Las Vegas Sun

April 25, 2024

sun EDITORIAL:

Victims of real tragedies need not endure conspiracy theory nonsense

There was a time when the term “conspiracy theorist” brought to mind an image of an individual who, while odd and perhaps even deluded, was perfectly harmless.

That’s changed, especially when it comes to people who believe that mass shootings are being faked as part of an effort to take guns away from Americans.

These individuals are paranoid, dangerous and hurtful. They have attacked people they accuse of being “crisis actors” on social media, and have occasionally gone beyond internet trolling to act in person.

The Washington Post recently published a chilling story involving a 31-year-old New York woman who became targeted by conspiracists as an actor portraying Emma Gonzalez, the Marjory Stoneman Douglas High School student who has become a leading voice for gun-safety measures in the aftermath of the Feb. 14 mass shooting at the school in Parkland, Fla.

The New York woman, also named Emma Gonzalez, began getting strange messages after the tragedy, such as, “You haven’t been in high school for a long time.

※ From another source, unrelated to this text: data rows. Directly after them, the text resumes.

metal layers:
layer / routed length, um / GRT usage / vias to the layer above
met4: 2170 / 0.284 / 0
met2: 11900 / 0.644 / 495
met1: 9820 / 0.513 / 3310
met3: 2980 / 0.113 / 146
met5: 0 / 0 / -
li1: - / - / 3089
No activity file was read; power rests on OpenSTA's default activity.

Why are you posing as a bald student?” The comment referred to the younger Gonzalez’s close-cropped hair.

From there, things got scarier. Someone called one of the older Emma Gonzalez’s former employers to suggest she needed to be questioned by authorities, and soon she learned that people were finding and posting the addresses of homes where she had lived.

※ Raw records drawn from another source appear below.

===== src/rtl/msgirq_pkg.sv =====
package msgirq_pkg;
    localparam logic [31:0] DEF_CTRL_BASE   = 32'hFEC0_0000;
    localparam logic [31:0] ASSERT_REG_OFS  = 32'h0000_0020;
    // lines 0, 2, 8, 13 are held for system sources
    localparam logic [23:0] DEF_RESERVED    = 24'h00_2105;
endpackage


===== src/rtl/msgirq_addr_match.sv =====
module msgirq_addr_match #(
    parameter int          ADDR_W = 32,
    parameter logic [ADDR_W-1:0] TARGET = '0
) (
    input  logic              wr_valid,
    input  logic [ADDR_W-1:0] wr_addr,
    output logic              hit
);
    always_comb hit = wr_valid && (wr_addr == TARGET);
endmodule


===== src/rtl/msgirq_vec_decode.sv =====
module msgirq_vec_decode #(
    parameter int                  DATA_W   = 32,
    parameter int                  NUM_IRQ  = 24,
    parameter int                  FIELD_W  = 5,
    parameter logic [NUM_IRQ-1:0]  RESERVED = '0
) (
    input  logic [DATA_W-1:0]  data,
    output logic [NUM_IRQ-1:0] onehot
);
    logic [FIELD_W-1:0] num;
    assign num = data[FIELD_W-1:0];

    for (genvar i = 0; i < NUM_IRQ; i++) begin : g_line
        if (RESERVED[i]) begin : g_res
            assign onehot[i] = 1'b0;
        end else begin : g_ok
            assign onehot[i] = (num == FIELD_W'(i));
        end
    end
endmodule


===== src/rtl/msgirq_pick_lowest.sv =====
module msgirq_pick_lowest #(
    parameter int N = 24,
    parameter int W = 5
) (
    input  logic [N-1:0] pend,
    output logic         any,
    output logic [W-1:0] idx
);
    always_comb begin
        any = |pend;
        idx = '0;
        for (int i = N - 1; i >= 0; i--) begin
            if (pend[i]) idx = W'(i);
        end
    end
endmodule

The most unsettling moment came when a man showed up at her current workplace, pointed his phone camera at her, called her name and said, “Emma, you’re real.” The entire ordeal left the older Gonzalez afraid to walk in her neighborhood, so much so that she had begun carrying her house key between her fingers so it would jab someone if she had to hit them in self-defense.

Searching usernames of people who’d tried to follow Gonzalez, the Post tracked down the man who gone to her workplace. He identified himself as a “false-flag researcher” who contends that the shooting in Florida, as well as the Oct. 1 mass shooting in Las Vegas, were faked.

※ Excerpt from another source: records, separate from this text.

File: src/rtl/hc_cmd_pkg.sv
package hc_cmd_pkg;
  localparam int REG_W    = 32;
  localparam int THR_W    = 8;
  localparam int THR_LSB  = 16;
  localparam int DB_BIT   = 6;
  localparam int LRST_BIT = 7;
  localparam int IAA_BIT  = 5;
  localparam int EVT_BIT  = 0;
  localparam logic [THR_W-1:0] THR_RST = 8'h08;

  typedef enum logic [1:0] {
    A_CMD = 2'd0,
    A_STS = 2'd1,
    A_IEN = 2'd2,
    A_RSV = 2'd3
  } reg_addr_e;

  // legal: single bit set, top bit excluded
  function automatic logic thr_legal(input logic [THR_W-1:0] v);
    return !v[THR_W-1] && (v != '0) && ((v & (v - 1'b1)) == '0);
  endfunction
endpackage

File: src/rtl/hc_thr_ctrl.sv
module hc_thr_ctrl
  import hc_cmd_pkg::*;
(
  input  logic             clk_i,
  input  logic             rst_ni,
  input  logic             clr_i,
  input  logic             wr_i,
  input  logic [THR_W-1:0] val_i,
  input  logic             halted_i,
  output logic [THR_W-1:0] thr_o,
  output logic             upd_o,
  output logic             err_o
);
  logic [THR_W-1:0] thr_q;
  logic             err_q;
  logic             legal;

  assign legal = thr_legal(val_i);
  assign upd_o = wr_i && halted_i && legal && !clr_i;

  always_ff @(posedge clk_i or negedge rst_ni) begin
    if (!rst_ni) begin
      thr_q <= THR_RST;
      err_q <= 1'b0;
    end else if (clr_i) begin
      thr_q <= THR_RST;
      err_q <= 1'b0;
    end else begin
      if (upd_o) thr_q <= val_i;
      if (wr_i && halted_i && !legal) err_q <= 1'b1;
    end
  end

  assign thr_o = thr_q;
  assign err_o = err_q;

  p_thr_onehot_r2: assert property (@(posedge clk_i) disable iff (!rst_ni)
    !thr_q[THR_W-1] && $onehot(thr_q[THR_W-2:0]));
  p_thr_frozen_r2: assert property (@(posedge clk_i) disable iff (!rst_ni)
    (!halted_i && !clr_i) |=> $stable(thr_q));
  p_err_sticky_r3: assert property (@(posedge clk_i) disable iff (!rst_ni)
    (err_q && !clr_i) |=> err_q);
endmodule

File: src/rtl/hc_win_timer.sv
module hc_win_timer
  import hc_cmd_pkg::*;
(
  input  logic             clk_i,
  input  logic             rst_ni,
  input  logic             restart_i,
  input  logic             tick_i,
  input  logic [THR_W-1:0] thr_i,
  output logic             win_end_o
);
  localparam int CNT_W = THR_W - 1;

  logic [CNT_W-1:0] cnt_q;

  assign win_end_o = tick_i && (({1'b0, cnt_q} + 1'b1) == thr_i);

  always_ff @(posedge clk_i or negedge rst_ni) begin
    if (!rst_ni)        cnt_q <= '0;
    else if (restart_i) cnt_q <= '0;
    else if (tick_i)    cnt_q <= win_end_o ? '0 : cnt_q + 1'b1;
  end

  p_cnt_bound_r4: assert property (@(posedge clk_i) disable iff (!rst_ni)
    {1'b0, cnt_q} < thr_i);
endmodule

File: src/rtl/hc_doorbell.sv
module hc_doorbell (
  input  logic clk_i,
  input  logic rst_ni,
  input  logic clr_i,
  input  logic ring_i,
  input  logic active_i,
  input  logic adv_i,
  input  logic iaa_w1c_i,
  output logic db_o,
  output logic iaa_o,
  output logic err_o
);
  logic db_q, iaa_q, hit_q, err_q;

  always_ff @(posedge clk_i or negedge rst_ni) begin
    if (!rst_ni) begin
      db_q  <= 1'b0;
      iaa_q <= 1'b0;
      hit_q <= 1'b0;
      err_q <= 1'b0;
    end else if (clr_i) begin
      db_q  <= 1'b0;
      iaa_q <= 1'b0;
      hit_q <= 1'b0;
      err_q <= 1'b0;
    end else begin
      hit_q <= db_q && adv_i && !hit_q;
      // self-clear one cycle after posting the advance status
      if (hit_q)                    db_q <= 1'b0;
      else if (ring_i && active_i)  db_q <= 1'b1;
      if (db_q && adv_i && !hit_q)  iaa_q <= 1'b1;
      else if (iaa_w1c_i)           iaa_q <= 1'b0;
      if (ring_i && !active_i)      err_q <= 1'b1;
    end
  end

  assign db_o  = db_q;
  assign iaa_o = iaa_q;
  assign err_o = err_q;

  p_db_self_clear_r8: assert property (@(posedge clk_i) disable iff (!rst_ni)
    ($rose(iaa_q) && !clr_i) |=> !db_q);
  p_iaa_needs_db_r8: assert property (@(posedge clk_i) disable iff (!rst_ni)
    $rose(iaa_q) |-> $past(db_q));
  p_err_sticky_r7: assert property (@(posedge clk_i) disable iff (!rst_ni)
    (err_q && !clr_i) |=> err_q);
endmodule

File: src/rtl/hc_irq_pacer.sv
module hc_irq_pacer
  import hc_cmd_pkg::*;
#(
  parameter bit HAS_LRST    = 1'b1,
  parameter int LRST_CYCLES = 4
) (
  input  logic             clk_i,
  input  logic             rst_ni,
  input  logic             wr_en_i,
  input  logic [1:0]       addr_i,
  input  logic [REG_W-1:0] wdata_i,
  output logic [REG_W-1:0] rdata_o,
  input  logic             uframe_tick_i,
  input  logic             evt_i,
  input  logic             async_adv_i,
  input  logic             halted_i,
  input  logic             async_active_i,
  output logic             iaa_o,
  output logic             irq_o,
  output logic             lrst_busy_o,
  output logic             thr_err_o,
  output logic             db_err_o
);
  localparam int LC_W = $clog2(LRST_CYCLES + 1);

  logic             busy, clr, wr_ok, wr_cmd, wr_sts, wr_ien, lrst_go, cmd_fields;
  logic [THR_W-1:0] thr;
  logic             thr_upd, win_end, db, iaa;
  logic             evt_sts_q, en_evt_q, en_iaa_q, irq_q, pend;

  assign wr_ok  = wr_en_i && !busy;
  assign wr_cmd = wr_ok && (addr_i == A_CMD);
  assign wr_sts = wr_ok && (addr_i == A_STS);
  assign wr_ien = wr_ok && (addr_i == A_IEN);

  generate
    if (HAS_LRST) begin : g_lrst
      logic [LC_W-1:0] lc_q;
      assign lrst_go = wr_cmd && wdata_i[LRST_BIT];
      always_ff @(posedge clk_i or negedge rst_ni) begin
        if (!rst_ni)      lc_q <= '0;
        else if (lrst_go) lc_q <= LC_W'(LRST_CYCLES);
        else if (busy)    lc_q <= lc_q - 1'b1;
      end
      assign busy = (lc_q != '0);
    end else begin : g_no_lrst
      assign lrst_go = 1'b0;
      assign busy    = 1'b0;
      always @(posedge clk_i) if (rst_ni) a_no_lrst_r9: assert (!lrst_busy_o);
    end
  endgenerate

  assign clr        = busy;
  assign cmd_fields = wr_cmd && !lrst_go;

  hc_thr_ctrl u_thr (
    .clk_i    (clk_i),
    .rst_ni   (rst_ni),
    .clr_i    (clr),
    .wr_i     (cmd_fields),
    .val_i    (wdata_i[THR_LSB +: THR_W]),
    .halted_i (halted_i),
    .thr_o    (thr),
    .upd_o    (thr_upd),
    .err_o    (thr_err_o)
  );

  hc_win_timer u_win (
    .clk_i     (clk_i),
    .rst_ni    (rst_ni),
    .restart_i (thr_upd || clr),
    .tick_i    (uframe_tick_i),
    .thr_i     (thr),
    .win_end_o (win_end)
  );

  hc_doorbell u_db (
    .clk_i     (clk_i),
    .rst_ni    (rst_ni),
    .clr_i     (clr),
    .ring_i    (cmd_fields && wdata_i[DB_BIT]),
    .active_i  (async_active_i),
    .adv_i     (async_adv_i),
    .iaa_w1c_i (wr_sts && wdata_i[IAA_BIT]),
    .db_o      (db),
    .iaa_o     (iaa),
    .err_o     (db_err_o)
  );

  assign pend = (evt_sts_q && en_evt_q) || (iaa && en_iaa_q);

  always_ff @(posedge clk_i or negedge rst_ni) begin
    if (!rst_ni) begin
      evt_sts_q <= 1'b0;
      en_evt_q  <= 1'b0;
      en_iaa_q  <= 1'b0;
      irq_q     <= 1'b0;
    end else if (clr) begin
      evt_sts_q <= 1'b0;
      en_evt_q  <= 1'b0;
      en_iaa_q  <= 1'b0;
      irq_q     <= 1'b0;
    end else begin
      if (evt_i)                         evt_sts_q <= 1'b1;
      else if (wr_sts && wdata_i[EVT_BIT]) evt_sts_q <= 1'b0;
      if (wr_ien) begin
        en_evt_q <= wdata_i[EVT_BIT];
        en_iaa_q <= wdata_i[IAA_BIT];
      end
      if (!pend)        irq_q <= 1'b0;
      else if (win_end) irq_q <= 1'b1;
    end
  end

  always_comb begin
    rdata_o = '0;
    unique case (addr_i)
      A_CMD: begin
        rdata_o[THR_LSB +: THR_W] = thr;
        rdata_o[LRST_BIT]         = busy;
        rdata_o[DB_BIT]           = db;
      end
      A_STS: begin
        rdata_o[IAA_BIT] = iaa;
        rdata_o[EVT_BIT] = evt_sts_q;
      end
      A_IEN: begin
        rdata_o[IAA_BIT] = en_iaa_q;
        rdata_o[EVT_BIT] = en_evt_q;
      end
      default: rdata_o = '0;
    endcase
  end

  assign iaa_o       = iaa;
  assign irq_o       = irq_q;
  assign lrst_busy_o = busy;

  p_irq_at_window_r4: assert property (@(posedge clk_i) disable iff (!rst_ni)
    $rose(irq_q) |-> $past(win_end));
  p_irq_drop_r5: assert property (@(posedge clk_i) disable iff (!rst_ni)
    !pend |=> !irq_q);
endmodule

File: config.mk
export PLATFORM = sky130hd
export DESIGN_NAME = hc_irq_pacer
export DESIGN_NICKNAME = d
export VERILOG_FILES = /design/src/rtl/hc_cmd_pkg.sv /design/src/rtl/hc_thr_ctrl.sv /design/src/rtl/hc_win_timer.sv /design/src/rtl/hc_doorbell.sv /design/src/rtl/hc_irq_pacer.sv
export SDC_FILE = /design/constraint.sdc
export NUM_CORES = 1
export LEC_CHECK = 0
export CAP_MARGIN = 30
export CORE_MARGIN = 2
export CORE_UTILIZATION = 46
export DETAILED_ROUTE_END_ITERATION = 16
export GPL_TIMING_DRIVEN = 0
export PLACE_DENSITY = 0.86
export SLEW_MARGIN = 10
export SYNTH_ARGS = -nofsm -noshare
export SYNTH_HDL_FRONTEND = slang
export SYNTH_SLANG_ARGS = --single-unit
File: constraint.sdc
create_clock -name clk_i -period 3.15 [get_ports clk_i]
set_input_delay 0.315 -clock clk_i [delete_from_list [all_inputs] [get_ports clk_i]]
set_output_delay 0.315 -clock clk_i [all_outputs]
set_load 0.05 [all_outputs]
==> results of run 1 <==
==> cells in the final DEF, fill, tap and decap left out, types with 9 or more instances in the layout <==
cell,count
clkdlybuf4s50_1,36
nand2_1,15
conb_1,20
buf_4,20
xor2_1,10
dfrtp_1,26
inv_1,10
and2_1,11
a21oi_1,10
nand4_1,9
nor2_1,10
==> where the power goes <==
group | internal (uW) | switching, uW
Combinational | 117 | 215
Clock | 88.7 | 110
Sequential | 374 | 21.1
==> worst max-delay path by stage <==
stage             endpoint  slack (ns)  cells past startpoint
6_report       lrst_busy_o        0.18                      7
3_5_place_dp    rdata_o[7]        0.37                      8
5_1_grt        lrst_busy_o        0.04                      7
3_3_place_gp    rdata_o[7]        0.40                      8
4_1_cts         rdata_o[7]        0.04                      8
2_1_floorplan   rdata_o[7]        0.68                      7
==> cell type report <==
cell class              instances  area [um2]
fillers                       327        1340
multi-input cells             157        1010
flip-flops and latches         27         677
repair buffers                 38         388
plain buffers                  29         186
well taps                      48        60.1
clock buffers                   3        41.3
inverters                      10        37.5
clock inverters                 1        5.00
==> routing by layer <==
| layer | track usage [%] | vias to the layer above |
|---|---|---|
| met4 | 3.83 | 0 |
| met5 | 0 | - |
| met1 | 23.8 | 756 |
| met3 | 4.17 | 4 |
| li1 | - | 807 |
| met2 | 34.3 | 51 |
==> critical path, stage by stage, from the launching register on <==
cell and delay (ns):
dfrtp_1 0.38, inv_1 0.07, ha_1 0.22, nor2b_1 0.13
buf_2 0.18, inv_1 0.16, buf_1 0.36, clkdlybuf4s50_1 0.88
==> stage by stage <==
| step | power, uW | instance area [um2] | utilization [%] |
|---|---|---|---|
| after floorplan | 638 | 1910 | - |
| after global placement | 723 | 2340 | 62.5 |
| after detailed placement | 737 | 2350 | 62.9 |
| after CTS | 938 | 2400 | 64.1 |
| after global routing | 987 | 2400 | 64.2 |
| final | 926 | 2400 | 64.2 |
==> cell families (layout without fill, tap and decap cells) <==
logic type | count (synthesis) | after routing
AND/OR/NAND/NOR | 76 | 76
other | 1 | 20
buffers and inverters | 39 | 81
adder cells (fa/ha/maj) | 7 | 7
multiplexers | 1 | 1
XOR/XNOR | 13 | 13
flip-flops | 27 | 27
AO/OA/AOI/OAI | 40 | 40
==> registers in the layout (all words and copies together) (netlist names) <==
signal	count
u_thr.thr_o	8
u_db.iaa_o	1
u_thr.err_o	1
g_lrst.lc_q	3
u_db.hit_q	1
irq_o	1
evt_sts_q	1
en_iaa_q	1
u_win.cnt_q	7
u_db.db_o	1
en_evt_q	1
u_db.err_o	1
==> run metrics, run 1 <==
status complete, no violations; measured slew at the worst slew-check pin 0.513 ns; r2r setup slk 1.08 ns; hold_ws 0.354 ns; most common cell in the netlist dfrtp_1; Primary FF master, synth dfrtp_1; Layout area overhead 30.8%; average wire per standard cell 12.7 um; filler-free cell count of the finished design 313; FP Rows 22; area fraction in compound gates after synthesis 17.0%; vias in the first global route 1,491; CTS tree done; Fin Setup TNS 0 ns; uppermost layer routed met4; Routability Congestion 0.929; crit start category register; post-synthesis area per instance 9.01 um2; Reg-to-Reg Start u_win.cnt_q[0]; FF-to-FF End u_win.cnt_q[2]; Synth Area in XOR/XNOR 6.19%; worst rel slew slack 65.5%; residual DRC count 0; Via density 5.17; DIE WIDTH 67.2 um; Tmin final 2.97 ns; Worst Setup End Kind output pin; Yosys reg bits 27; Static Leak 0.00111 uW; pin count of the biggest net entering global routing 20; top post-synthesis cells by area dfrtp_1 35%, buf_4 8.2%, xor2_1 4.8%; Clock transition at path regs 0.09 ns; Hold Fails Final Rpt 0; WS Path Type reg2out; area fraction in and, or, nand and nor cells after synthesis 22.5%; Placed Instances 309; GRT Util Overall 19.2%; crit path launch g_lrst.lc_q[0]; multiplexer area fraction after synthesis 0.545%; clock latency at the later pin of the worst-skew pair 0.27 ns; crit share post-route 94.4%; number of antenna violations at the first check in global routing 0; EDFF count, synth 0; Die H 67.2 um; first-pass GRT wire length 6.65 mm; routed wl met3 226 um; share of cells above drive strength 1 13.6%; nets 314; post-synth top area share 35.4%; Final setup viols 0; gr ovfl total 0; maximum fanout count along the critical path 10; Max Transition Viols Final 0; final setup slack of the worst path 0.175 ns; Clock Skew 0.00184 ns; asr flop ratio synth 100%; Detail Placement HPWL 3.11 mm; post-route ant nets 0; routed wl met2 2.05 mm; CTS max path bufs 2; # diodes 0; R2R cell count 6; CTS Buf Count 3; Pwr Density 385 mW/mm2; H-tree depth 1; CTS resizes 0; Initial Util 49.1%; register area share after synthesis 36.8%; core area 0.00374 mm2; Routed WL 3.97 mm; synth unique cells 45; max cap viols 0; Synth Area in Adders 4.63%; Yosys top cell by area dfrtp_1; Achievable Freq 0.336 GHz; die footprint 0.00452 mm2; unrepaired setup endpoints after global routing false; io pins 79; Metal-1 WL 1.67 mm; Post-CTS Setup Bufs 0; arrival time at the worst endpoint 2.66 ns; CTS root buf clkbuf_8; Setup WS pre-CTS 0.368 ns; VDD IR max 0.320 mV; post-synthesis cell count 204; CTS Hold Bufs 0; First DRT Iteration DRCs 109; DR vias 1,618; DRT Pass-1 Iters 4; Synth Warn # 0; largest family of logic cells by synthesized area simple AND/OR/NAND/NOR gates; I/O Buffers 37; WP data required 2.83 ns; Hold Path Class in2async; CTS sink cnt 27; Syn Std Cell Area 0.00184 mm2; Commonest cells post-synth 26 x dfrtp_1, 20 x buf_4, 15 x nand2_1
No activity file was read; power rests on OpenSTA's default activity.
==> run 2: changes to the inputs <==
CORE_UTILIZATION = 30   (was 46)
PLACE_DENSITY = 0.6   (was 0.86)
==> run metrics, run 2 (synthesis results as in run 1) <==
status complete, no violations; gr ovfl total 0 (unchanged); Worst Setup End Kind output pin; Combinational Power Share 35.5% (-0.4 points); Placed Instances 335 (+8.4%); Detail Placement HPWL 3.16 mm (+1.6%); NetSw 355 uW (+2.5%); Reg area 677 um2 (unchanged); CTS sink cnt 27 (unchanged); crit share post-route 90.1% (-4.3 points); residual DRC count 0 (unchanged); Clock Skew 0.0101 ns (+0.00824 ns); die footprint 0.00677 mm2 (+50%); io pins 79 (unchanged); Routed WL 4.07 mm (+2.4%); post-route ant nets 0 (unchanged); max reg flops 8 (unchanged); dpl cell area 0.00237 mm2 (+0.58%); max cap viols 0 (unchanged); Hold Path Class in2async; DIE WIDTH 82.3 um (+22%); Via density 4.62 (-11%); Final Instance Area 0.00242 mm2 (+0.68%); DR vias 1,566 (-3.2%); GRT Util Overall 12.7% (-6.5 points); first-pass GRT wire length 6.76 mm (+1.6%); Die H 82.3 um (+22%); DRT Pass-1 Iters 4 (unchanged); I/O Buffers 37 (unchanged); Initial Util 31.0% (-18 points); pin count of the biggest net entering global routing 28 (+40%); Pwr Density 387 mW/mm2 (+0.28%); Pint 580 uW (about the same); Layout area overhead 31.7%; CTS tree done; CTS root buf clkbuf_8; arrival time at the worst endpoint 2.52 ns (-0.14 ns); crit start category register; Clk network pwr share 22.4% (+1.0 points); # diodes 0 (unchanged); commonest non-fill, non-tap cell in the layout clkdlybuf4s50_1; Sequential Power Share 42.2% (-0.5 points); vias in the first global route 1,455 (-2.4%); Post-CTS Setup Bufs 0 (unchanged); Max Transition Viols Final 0 (unchanged); nets 313 (-0.32%); average wire per standard cell 12.0 um (-5.5%); WS Path Type reg2out; First DRT Iteration DRCs 38 (-65%); worst rel slew slack 59.0% (-6.5 points); maximum fanout count along the critical path 10 (unchanged); VDD IR max 0.241 mV (-25%); unrepaired setup endpoints after global routing false; WP data required 2.83 ns (about the same); Achievable Freq 0.352 GHz (+4.8%); core area 0.00592 mm2 (+58%); Final setup viols 0 (unchanged); hold_ws 0.0411 ns (-0.312 ns); filler-free cell count of the finished design 339 (+8.3%); H-tree depth 1 (unchanged); most frequent cells in the layout 34 x clkdlybuf4s50_1, 26 x dfrtp_1, 20 x buf_4, 20 x conb_1, 15 x nand2_1; FP Rows 28 (+27%); Routability Congestion 0.761 (-18%); CTS max path bufs 2 (unchanged); sw frac 38.0% (+0.57 points); Hold Fails Final Rpt 0 (unchanged); measured slew at the worst slew-check pin 0.615 ns (+0.102 ns); Fin Setup TNS 0 ns (unchanged); Fillers 596 (+82%); area of the multi-input gates 0.00101 mm2 (unchanged); Clock transition at path regs 0.10 ns (about the same); CTS Buf Count 3 (unchanged); number of antenna violations at the first check in global routing 0 (unchanged); Static Leak 0.00109 uW (-1.5%); clock latency at the later pin of the worst-skew pair 0.28 ns (about the same); share of cells above drive strength 1 13.6% (+0.051 points); Tmin final 2.84 ns (-0.136 ns)
## run 2: timing repair
item / 4_1_cts / 5_1_grt
endpoints found under the setup margin: 1 / 1
gates cloned: 0 / 0
gates resized for setup: 1 / 1
hold buffers: 0 / 0
endpoints found under the hold margin: 0 / 0
## run 2: worst max-delay path, stage by stage (launching register included)
cell and delay [ns]:
dfrtp_1 0.38, inv_1 0.07, ha_1 0.21, nor2b_1 0.13, buf_2 0.18, inv_1 0.16
buf_1 0.40, and2_1 0.19, dlygate4sd2_1 0.52
## run 2: cell type report
cell class                      instances  area share, %
Tap cell                               75           3.88
Multi-Input combinational cell        157           41.7
Buffer                                 29           7.70
Clock buffer                            3           1.71
Clock inverter                          1          0.362
Timing Repair Buffer                   37           15.1
Sequential cell                        27           28.0
Inverter                               10           1.55
## run 2: path summary, 6_finish.rpt
kind,from,endpoint,slack [ns],depth (start not counted)
worst max-delay path,g_lrst.lc_q[0],rdata_o[7],0.31,8
worst min-delay path,rst_ni,en_evt_q,0.04,1
worst max register to register,u_win.cnt_q[0],u_win.cnt_q[5],1.05,6
worst min register to register,u_db.hit_q,u_db.db_o,0.45,1
max in group asynchronous,rst_ni,u_win.cnt_q[5],2.71,1
min in group clk_i,u_db.hit_q,u_db.db_o,0.45,1
## run 2: power by group through the flow
stage | Sequential (uW) | Clock (uW) | Combinational (uW)
2_1_floorplan | 398 | 0 | 240
3_3_place_gp | 400 | 0 | 330
3_5_place_dp | 402 | 0 | 335
4_1_cts | 395 | 216 | 334
5_1_grt | 399 | 233 | 363
6_report | 394 | 209 | 332
## run 2: per-stage QoR
| stage | utilization (%) | worst slack [ns] | total power (uW) |
|---|---|---|---|
| after floorplan | - | 0.680 | 638 |
| after global placement | 40.1 | 0.344 | 730 |
| after detailed placement | 40.0 | 0.317 | 737 |
| after CTS | 40.8 | 0.0805 | 945 |
| after global routing | 40.9 | 0.101 | 995 |
| final | 40.9 | 0.311 | 935 |
## run 2: routing by layer
metal	share of wire [%]	wire length, um	up-vias	global-route usage (%)
met3	4.4	180	2	1.96
met4	0.54	22	0	3.00
met1	49	1990	728	17.8
met5	0	0	-	0
met2	46	1880	38	20.4
li1	-	-	798	-
==> run 3: changes to the inputs <==
CORE_UTILIZATION = 46   (was 30)
PLACE_DENSITY = 0.86   (was 0.6)
==> results of run 3 <==
Same layout as run 1: the final DEF is identical, and so are final timing and power.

Although the man indicated he wasn’t a gun-rights advocate, the deranged theory he’s promoting is rooted in irrational fears about gun control — a sickness that has been stoked by Fox News, Alex Jones and the like.

The irony of this is that those who are wrapped up in this behavior are exactly the people who shouldn’t be allowed to possess firearms, because of their paranoia and delusions. With their predatory, unhinged behavior, they invite themselves to be placed on law enforcement watch lists.

In Las Vegas and other communities where mass shootings have occurred, we know how damaging and profoundly disturbing it is to hear people saying that the tragedies were faked.

In the Oct. 1 shooting, theories that the tragedy was a sham orchestrated by the Deep State popped up within hours, while victims were still in surgery. How deranged would someone have to be to claim the shooting was a false flag?

If there’s any good news on this front, it’s that victims are fighting back. Jones has been sued by parents of children killed at Sandy Hook Elementary School, which Jones contended was “a giant hoax.”

Here’s hoping the parents prevail. Jones has his First Amendment rights, but when exercising those rights causes harm, that’s not acceptable.

And that’s what is going on here. These conspiracy theorists aren’t just oddballs contending that alien beings built the pyramids or the Apollo moon landings were filmed in a Hollywood studio, they’re disturbed individuals who are creating emotional distress for people, some of whom are already suffering unimaginable pain while others are completely uninvolved.

Those who are behind this awful phenomenon need help, and their tormenting needs to stop.